Nutricion

¿Kéfir?… aquí te decimos qué es y sus beneficios

Seguramente que sí los conoces si mencionamos “búlgaros”. Son esas “cositas” blancas que parecen coliflor pero más de textura más blanda y gelatinosa.

Hay tres tipos: de leche, que se les conoce aquí en México como búlgaros, de agua o tibicos, y té, que se le conoce como Kombucha.

Los tres tipos son el mismo Kéfir, con la misma microflora, pero adaptados a medios distintos, por tantos los beneficios que nos aportan son los mismos.

Son una unión simbiótica de una multitud de bacterias y levaduras. Estos organismos producen ácido láctico, ácido acético y alcohol, todos “bio conservadores” que retienen nutrientes y a la vez evitan que la leche se eche a perder. Además brindan otros beneficios.

Están compuestos por un complejo de proteínas (13%) y de polisacáridos (24%). El 63 % restante, se compone de un 46% de restos celulares y un 17% de componentes indefinidos.

El kéfir aporta minerales, especialmente calcio, magnesio y fosforo. Es rico en vitaminas del grupo B(B1, B5, B9 y B12, biotina) y vitamina K. También aporta aminoácidos esenciales como el triptófano y proteínas de fácil digestión. Los nivekes de lactosa disminuyen y se incremementa la concentración de enzima Beta galactosidasa.

Entre sus beneficios, por mencionar algunos, encontramos:

-Mejoran el sistema inmunológico.

-Mejoran los niveles de colesterol

-Mejoran la salud intestinal

-Ayudan si se padece intolerancia a la lactosa

-Ayuda en alergias y asma

-Actúan como bebida detox

-Ayuda en la lucha contra el cáncer
¿Cómo hacer kéfir?

Para leche:

  • ¾ l. de leche
  • 150 gr. de nódulos o granos de kéfir
  • 1 recipiente de vidrio (de 1 litro de capacidad)

Preparación.

Deja la leche para que coja temperatura ambiente en el recipiente de vidrio. Añade los nódulos de kéfir, tapa y deja reposar de 24 a 36 horas. Observarás cómo los nódulos irán creciendo, de forma que será necesario añadir más leche si deseas que sea más claro que espeso (si lo prefieres más espeso déjalo así). Cuela el kéfir y vuelve a introducir en la leche.

 

Para agua:

  • 3 cucharadas de nódulos hidratados de kéfir.
  • 60 gr. de azúcar integral de caña.
  • 2 dátiles o un puñado de uvas pasas.
  • Medio limón.
  • 1 litro de agua
  • También necesitas un recipiente de vidrio, un lienzo o paño y una banda elástica.

Preparación:

En el recipiente de vidrio pon el agua, medio limón, los nódulos de kéfir de agua, las uvas pasas o los dátiles y el azúcar. Tápalo con un lienzo o paño y con una banda elástica.

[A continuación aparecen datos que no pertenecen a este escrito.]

### src/rtl/ui_input_conditioner_bank.sv
// Multi-channel UI input conditioner: synchronise, normalise polarity, debounce, emit press/release pulses.
// Optional hold/auto-repeat pulses are built when UI_HOLD_REPEAT_EN is defined.
module ui_input_conditioner_bank #(
  parameter int unsigned              NUM_CHANNELS    = 10,
  parameter int unsigned              SYNC_STAGES     = 2,
  parameter int unsigned              DEBOUNCE_CYCLES = 500000,
  parameter logic [NUM_CHANNELS-1:0]  ACTIVE_LOW_MASK = {NUM_CHANNELS{1'b1}}
`ifdef UI_HOLD_REPEAT_EN
  ,
  parameter int unsigned              HOLD_CYCLES     = 50000000,
  parameter int unsigned              REPEAT_CYCLES   = 10000000
`endif
) (
  input  logic                    clock_50Mhz,
  input  logic                    reset,
  input  logic [NUM_CHANNELS-1:0] raw_in,
  output logic [NUM_CHANNELS-1:0] level_out,
  output logic [NUM_CHANNELS-1:0] press_pulse,
  output logic [NUM_CHANNELS-1:0] release_pulse,
  output logic                    any_pressed
`ifdef UI_HOLD_REPEAT_EN
  ,
  output logic [NUM_CHANNELS-1:0] hold_pulse
`endif
);

  localparam int unsigned CNT_W = $clog2(DEBOUNCE_CYCLES + 1);
`ifdef UI_HOLD_REPEAT_EN
  localparam int unsigned HOLD_W = $clog2(HOLD_CYCLES + REPEAT_CYCLES + 1);
`endif

  typedef enum logic [1:0] {
    RELEASED,
    PRESS_PENDING,
    PRESSED,
    RELEASE_PENDING
  } state_t;

  logic [SYNC_STAGES-1:0][NUM_CHANNELS-1:0] r_sync;
  logic [NUM_CHANNELS-1:0]                  w_s;
  logic                                     r_any;

  // Reset preloads the inactive pin level so no phantom press follows reset release.
  always_ff @(posedge clock_50Mhz) begin
    if (reset) begin
      r_sync <= {SYNC_STAGES{ACTIVE_LOW_MASK}};
    end else begin
      r_sync <= {r_sync[SYNC_STAGES-2:0], raw_in};
    end
  end

  assign w_s = r_sync[SYNC_STAGES-1] ^ ACTIVE_LOW_MASK;

  always_ff @(posedge clock_50Mhz) begin
    if (reset) r_any <= 1'b0;
    else       r_any <= |level_out;
  end

  assign any_pressed = r_any;

  for (genvar g = 0; g < NUM_CHANNELS; g++) begin : g_ch
    state_t           r_state, w_state_nxt;
    logic [CNT_W-1:0] r_cnt, w_cnt_nxt;
    logic             r_level, w_level_nxt;
    logic             r_press, w_press_nxt;
    logic             r_release, w_release_nxt;

    always_ff @(posedge clock_50Mhz) begin
      if (reset) begin
        r_state   <= RELEASED;
        r_cnt     <= '0;
        r_level   <= 1'b0;
        r_press   <= 1'b0;
        r_release <= 1'b0;
      end else begin
        r_state   <= w_state_nxt;
        r_cnt     <= w_cnt_nxt;
        r_level   <= w_level_nxt;
        r_press   <= w_press_nxt;
        r_release <= w_release_nxt;
      end
    end

    // Any mismatch drops back to the settled state; the counter restarts on the next mismatch.
    always_comb begin
      w_state_nxt   = r_state;
      w_cnt_nxt     = r_cnt;
      w_level_nxt   = r_level;
      w_press_nxt   = 1'b0;
      w_release_nxt = 1'b0;
      case (r_state)
        RELEASED: begin
          if (w_s[g]) begin
            w_state_nxt = PRESS_PENDING;
            w_cnt_nxt   = CNT_W'(1);
          end
        end
        PRESS_PENDING: begin
          if (!w_s[g]) begin
            w_state_nxt = RELEASED;
            w_cnt_nxt   = '0;
          end else if (r_cnt == CNT_W'(DEBOUNCE_CYCLES - 1)) begin
            w_state_nxt = PRESSED;
            w_cnt_nxt   = '0;
            w_level_nxt = 1'b1;
            w_press_nxt = 1'b1;
          end else begin
            w_cnt_nxt = r_cnt + CNT_W'(1);
          end
        end
        PRESSED: begin
          if (!w_s[g]) begin
            w_state_nxt = RELEASE_PENDING;
            w_cnt_nxt   = CNT_W'(1);
          end
        end
        RELEASE_PENDING: begin
          if (w_s[g]) begin
            w_state_nxt = PRESSED;
            w_cnt_nxt   = '0;
          end else if (r_cnt == CNT_W'(DEBOUNCE_CYCLES - 1)) begin
            w_state_nxt   = RELEASED;
            w_cnt_nxt     = '0;
            w_level_nxt   = 1'b0;
            w_release_nxt = 1'b1;
          end else begin
            w_cnt_nxt = r_cnt + CNT_W'(1);
          end
        end
        default: begin
          w_state_nxt = RELEASED;
          w_cnt_nxt   = '0;
        end
      endcase
    end

    assign level_out[g]     = r_level;
    assign press_pulse[g]   = r_press;
    assign release_pulse[g] = r_release;

`ifdef UI_HOLD_REPEAT_EN
    logic [HOLD_W-1:0] r_hold_cnt;
    logic              r_hold;

    // Hold time keeps accumulating through a tentative release; only an accepted release clears it.
    always_ff @(posedge clock_50Mhz) begin
      if (reset) begin
        r_hold_cnt <= '0;
        r_hold     <= 1'b0;
      end else begin
        r_hold <= 1'b0;
        if (w_state_nxt == RELEASED) begin
          r_hold_cnt <= '0;
        end else if (r_state == PRESSED || r_state == RELEASE_PENDING) begin
          if (r_hold_cnt == HOLD_W'(HOLD_CYCLES - 1)) begin
            r_hold     <= 1'b1;
            r_hold_cnt <= r_hold_cnt + HOLD_W'(1);
          end else if (REPEAT_CYCLES != 0 &&
                       r_hold_cnt == HOLD_W'(HOLD_CYCLES + REPEAT_CYCLES - 1)) begin
            r_hold     <= 1'b1;
            r_hold_cnt <= HOLD_W'(HOLD_CYCLES);
          end else if (REPEAT_CYCLES != 0 || r_hold_cnt != HOLD_W'(HOLD_CYCLES)) begin
            r_hold_cnt <= r_hold_cnt + HOLD_W'(1);
          end
        end
      end
    end

    assign hold_pulse[g] = r_hold;
`endif
  end

endmodule
## src/rtl/io_out_fifo_if.sv

```systemverilog
// Handshake bundle between the core OUT path, the output FIFO and io_data_out.
// slave  : the FIFO's view (takes core pushes, drives the io_data_out request).
// master : the surrounding environment's view (core + io_data_out).
interface io_out_fifo_if #(
  parameter int DATA_W = 8
);
  logic              core_out_req;
  logic [DATA_W-1:0] core_out_data;
  logic              core_out_busy;
  logic              out_req;
  logic [DATA_W-1:0] out_data;
  logic              out_busy;

  modport slave (
    input  core_out_req, core_out_data, out_busy,
    output core_out_busy, out_req, out_data
  );

  modport master (
    output core_out_req, core_out_data, out_busy,
    input  core_out_busy, out_req, out_data
  );
endinterface

```

## src/rtl/io_out_fifo.sv

```systemverilog
// Output FIFO between the core OUT path and io_data_out.
// Core pushes land in a register array; a 2-state FSM replays them one word
// at a time as single-cycle out_req pulses, waiting for out_busy to drop.
module io_out_fifo #(
  parameter int DEPTH_LOG2 = 4,
  parameter int DATA_W     = 8
) (
  input  logic                  clk,
  input  logic                  rstn,
  io_out_fifo_if.slave          bus,
  output logic [DEPTH_LOG2:0]   level,
  output logic                  overflow
);
  localparam int                DEPTH   = 1 << DEPTH_LOG2;
  localparam logic [DEPTH_LOG2:0] DEPTH_L = (DEPTH_LOG2+1)'(DEPTH);
  localparam logic [DEPTH_LOG2:0] ONE_L   = (DEPTH_LOG2+1)'(1);

  typedef enum logic {IDLE, REQ} state_t;

  state_t                  state, state_nxt;
  logic [DATA_W-1:0]       mem [DEPTH];
  logic [DEPTH_LOG2-1:0]   rd_ptr, wr_ptr;
  logic                    full_q;
  logic                    push, drop, pop;
  logic [DEPTH_LOG2:0]     level_nxt;

  // Full flag is a register so core_out_busy never depends on core_out_req.
  assign bus.core_out_busy = full_q;

  // Push/drop qualification, FSM next state and pop decision.
  always_comb begin
    push      = bus.core_out_req && !full_q;
    drop      = bus.core_out_req && full_q;
    pop       = 1'b0;
    state_nxt = state;
    case (state)
      IDLE: if (level != '0 && !bus.out_busy) begin
        pop       = 1'b1;
        state_nxt = REQ;
      end
      // out_busy reads high from our own request here, so it is not consulted.
      REQ:  state_nxt = IDLE;
      default: state_nxt = IDLE;
    endcase
  end

  // Occupancy: simultaneous push and pop cancel out.
  always_comb begin
    level_nxt = level;
    case ({push, pop})
      2'b10:   level_nxt = level + ONE_L;
      2'b01:   level_nxt = level - ONE_L;
      default: level_nxt = level;
    endcase
  end

  // Storage array; contents need no reset since the pointers gate visibility.
  always_ff @(posedge clk) begin
    if (push) mem[wr_ptr] <= bus.core_out_data;
  end

  // Pointers, occupancy, flags, FSM state and the registered request pulse.
  always_ff @(posedge clk) begin
    if (!rstn) begin
      state        <= IDLE;
      rd_ptr       <= '0;
      wr_ptr       <= '0;
      level        <= '0;
      full_q       <= 1'b0;
      overflow     <= 1'b0;
      bus.out_req  <= 1'b0;
      bus.out_data <= '0;
    end else begin
      state       <= state_nxt;
      level       <= level_nxt;
      full_q      <= (level_nxt == DEPTH_L);
      bus.out_req <= pop;
      if (push) wr_ptr <= wr_ptr + 1'b1;
      if (drop) overflow <= 1'b1;
      if (pop) begin
        bus.out_data <= mem[rd_ptr];
        rd_ptr       <= rd_ptr + 1'b1;
      end
    end
  end
endmodule

```

## src/flat_wrapper.sv

```systemverilog
// flat-port wrapper written by rule: the top's interface ports become plain ports
module io_out_fifo_flat 
#(
  parameter int DEPTH_LOG2 = 4,
  parameter int DATA_W     = 8
)
  (clk, rstn, level, overflow, bus_core_out_req, bus_core_out_data, bus_out_busy, bus_core_out_busy, bus_out_req, bus_out_data);
  io_out_fifo_if #(.DATA_W(DATA_W)) bus_i ();
  input  logic clk;
  input  logic rstn;
  output logic [DEPTH_LOG2:0] level;
  output logic overflow;
  input wire logic [$bits(bus_i.core_out_req)-1:0] bus_core_out_req;
  input wire logic [$bits(bus_i.core_out_data)-1:0] bus_core_out_data;
  input wire logic [$bits(bus_i.out_busy)-1:0] bus_out_busy;
  output wire logic [$bits(bus_i.core_out_busy)-1:0] bus_core_out_busy;
  output wire logic [$bits(bus_i.out_req)-1:0] bus_out_req;
  output wire logic [$bits(bus_i.out_data)-1:0] bus_out_data;
  assign bus_i.core_out_req = bus_core_out_req;
  assign bus_i.core_out_data = bus_core_out_data;
  assign bus_i.out_busy = bus_out_busy;
  assign bus_core_out_busy = bus_i.core_out_busy;
  assign bus_out_req = bus_i.out_req;
  assign bus_out_data = bus_i.out_data;
  io_out_fifo #(.DEPTH_LOG2(DEPTH_LOG2), .DATA_W(DATA_W)) u_core (.clk(clk), .rstn(rstn), .bus(bus_i), .level(level), .overflow(overflow));
endmodule
```

## config.mk

```make
export PLATFORM = sky130hd
export DESIGN_NAME = io_out_fifo_flat
export DESIGN_NICKNAME = d
export VERILOG_FILES = /design/src/rtl/io_out_fifo_if.sv /design/src/rtl/io_out_fifo.sv /design/src/flat_wrapper.sv
export SDC_FILE = /design/constraint.sdc
export NUM_CORES = 1
export LEC_CHECK = 0
export BUFFER_PORTS_ARGS = -buffer_cell sky130_fd_sc_hd__buf_2
export CAP_MARGIN = 20
export CORE_MARGIN = 5
export CORE_UTILIZATION = 43
export CTS_CLUSTER_SIZE = 8
export DETAILED_ROUTE_END_ITERATION = 10
export HOLD_SLACK_MARGIN = 0.1
export PLACE_DENSITY = 0.66
export SYNTH_ARGS = -nofsm -noshare
export SYNTH_HDL_FRONTEND = slang
export SYNTH_SLANG_ARGS = --single-unit
```

## constraint.sdc

```tcl
create_clock -name clk -period 2.7 [get_ports clk]
set_clock_uncertainty 0.05 [all_clocks]
set_input_delay 0.135 -clock clk [delete_from_list [all_inputs] [get_ports clk]]
set_output_delay 0.135 -clock clk [all_outputs]
set_load 0.01 [all_outputs]
```

==> run_results.csv <==
group,metric,value,unit
floorplan,io_pins,28,
global_route,grt_pass1_wl,18500,um
cells_and_area,fillers,1155,
routing,wirelength,11900,um
synth,synth.distinct_cells,49,
cells_and_area,area_delta_synth_final,16.9,%
cells_and_area,antennaDiodeCount,0,
synth,syn-cell-area,0.00630,sq mm
setup_path,worstPathArrival,2.71,ns
synth,synth_cells,341,
timing,rsz0062_at_grt,"no",
global_route,grt_usage,0.150,
hold_path,hold_class,"input port to register",
placed_design,post-place-ws,0.302,ns
global_route,grt_overflow,0,
floorplan,core-area,0.0145,sq mm
synth,ys_seq_area_frac,0.686,
synth,yosys_most_used_dff,"edfxtp_1",
timing,fin_ws,0.262,ns
timing,min_period,2.44,ns
routing,dr_wl_met3,731,um
clocking,path_clk_slew,0.06,ns
cells_and_area,final_nets,414,
cells_and_area,seq_area,0.00433,sq mm
floorplan,initial_core_util,0.435,
synth,synth_enable_flop_cells,128,
flow_run,drv_cap,0,
cells_and_area,multiInputGateArea,0.00177,sq mm
clocking,cts_tree,"built",
clocking,ctsResizeCount,0,
timing,setup_viol,0,
cells_and_area,drive_above_1_share,0.248,
placed_design,gp_congestion,0.735,
routing,highest_layer,"met4",
routing,post_drt_via_cell_ratio,5.42,
timing,max_slew_margin,0.505,
global_route,antenna_found_initial,0,
setup_path,crit_path_end_kind,"register",
setup_path,cp.required,2.97,ns
timing,finalHoldViolCount,0,
timing,fmax,410,MHz
floorplan,num_rows,44,
routing,wl_met2,5720,um
routing,drt-met1-wl,5200,um
timing,fin_setup_tns,0,ns
routing,vias,3206,
setup_path,r2r_slack,0.31,ns
status,status,"completed",
pwr,p_leak,2.55,nW
routing,drc,0,
clocking,cts_max_path_buffers,2,
routing,drtIter0Drc,279,
pwr,irDropWorstVdd,0.446,mV
clocking,cts_setup_buffers,0,
timing,drv_slew,0,
synth,avgSynthCellArea,18.5,sq um
clocking,root_buffer,"clkbuf_16",
routing,ant_nets,0,
synth,async_flop_share,0,
clocking,htree_levels,4,
clocking,insertion_delay,0.42,ns
floorplan,die_x,131,um
synth,synth_warnings,0,
pwr,p_per_area,883,mW/mm^2
timing,fin_crit_sh,0.903,
setup_path,start_kind,"input port",
synth,syn_nets,360,
placed_design,portBuffers,27,
global_route,grt_pass1_vias,3295,
floorplan,die-area,0.0172,sq mm
clocking,cts_sinks,152,
floorplan,die_h,131,um
setup_path,cp_max_fo,9,
setup_path,critical_path_class,"input port to register",
routing,first_pass_iters,4,
placed_design,dp_hpwl,7520,um
routing,wl_per_cell,20.0,um
synth,synth_seq_cells,152,
global_route,grt_max_degree,36,
timing,worstMarginPinSlew,0.739,ns
clocking,cts_made_buffers,17,
File: config.mk
export PLATFORM = sky130hd
export DESIGN_NAME = lsb_poller
export DESIGN_NICKNAME = d
export VERILOG_FILES = /design/src/rtl/lsb_pkg.sv /design/src/rtl/lsb_poller_poll_timer.sv /design/src/rtl/lsb_poller.sv
export SDC_FILE = /design/constraint.sdc
export NUM_CORES = 1
export LEC_CHECK = 0
export CORE_AREA = 2 2 85 87
export DETAILED_ROUTE_END_ITERATION = 8
export DIE_AREA = 0 0 87 89
export GPL_ROUTABILITY_DRIVEN = 0
export PLACE_DENSITY = 0.7
export SETUP_SLACK_MARGIN = 0.3
export SLEW_MARGIN = 20
export SYNTH_ARGS = -nofsm -noshare
export SYNTH_HDL_FRONTEND = slang
export SYNTH_SLANG_ARGS = --single-unit
File: constraint.sdc
create_clock -name clk -period 1.73 [get_ports clk]
set_input_delay 0.173 -clock clk [delete_from_list [all_inputs] [get_ports clk]]
set_output_delay 0.173 -clock clk [all_outputs]
set_load 0.02 [all_outputs]
File: src/rtl/lsb_pkg.sv
// Shared definitions for the LED/switch/button poller: FSM encoding and the
// layout of the device status word.
package lsb_pkg;

   typedef enum logic [1:0] {
      IDLE  = 2'd0,
      WRITE = 2'd1,
      READ  = 2'd2
   } state_e;

   localparam int BTN_LSB = 8;
   localparam int SWI_LSB = 0;
   localparam int FIELD_W = 4;

   // Packs the device status word into {btn, swi}.
   function automatic logic [7:0] status_of(input logic [31:0] din);
      return {din[BTN_LSB +: FIELD_W], din[SWI_LSB +: FIELD_W]};
   endfunction

endpackage

File: src/rtl/lsb_poller_poll_timer.sv
// Free-running PERIOD down-counter; tick is high in the cycle the count sits at
// zero with enable set. Disabling parks the count at PERIOD-1.
module poll_timer #(
   parameter int PERIOD = 50000
) (
   input  logic clk,
   input  logic rst,
   input  logic enable,
   output logic tick
);

   localparam int CW = $clog2(PERIOD);
   localparam logic [CW-1:0] RELOAD = CW'(PERIOD - 1);

   logic [CW-1:0] cnt_q, cnt_d;

   always_comb begin
      tick  = 1'b0;
      cnt_d = cnt_q;
      if (!enable) begin
         cnt_d = RELOAD;
      end else if (cnt_q == '0) begin
         tick  = 1'b1;
         cnt_d = RELOAD;
      end else begin
         cnt_d = cnt_q - 1'b1;
      end
   end

   always_ff @(posedge clk) begin
      if (!rst) cnt_q <= RELOAD;
      else      cnt_q <= cnt_d;
   end

endmodule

Déjalo a temperatura ambiente durante 2 o 3 días.

Pasado este tiempo el kéfir ya habrá fermentado.

Retira los dátiles o las uvas pasas, exprime el limón y añádelo.

Lava los nódulos y el recipiente, y puedes volver a utilizarlos de nuevo.

 

¿Cómo conservarlos?

Lo mejor es guardarlo en una botella de vidrio tapada con un corcho. Por otro lado, si durante unos días no quieres hacer más kéfir, puedes reservar los nódulos de kéfir en un bote con agua y azúcar.

Para reactivarlos, sólo tienes que lavarlos bien y seguir el proceso normal, indicado anteriormente.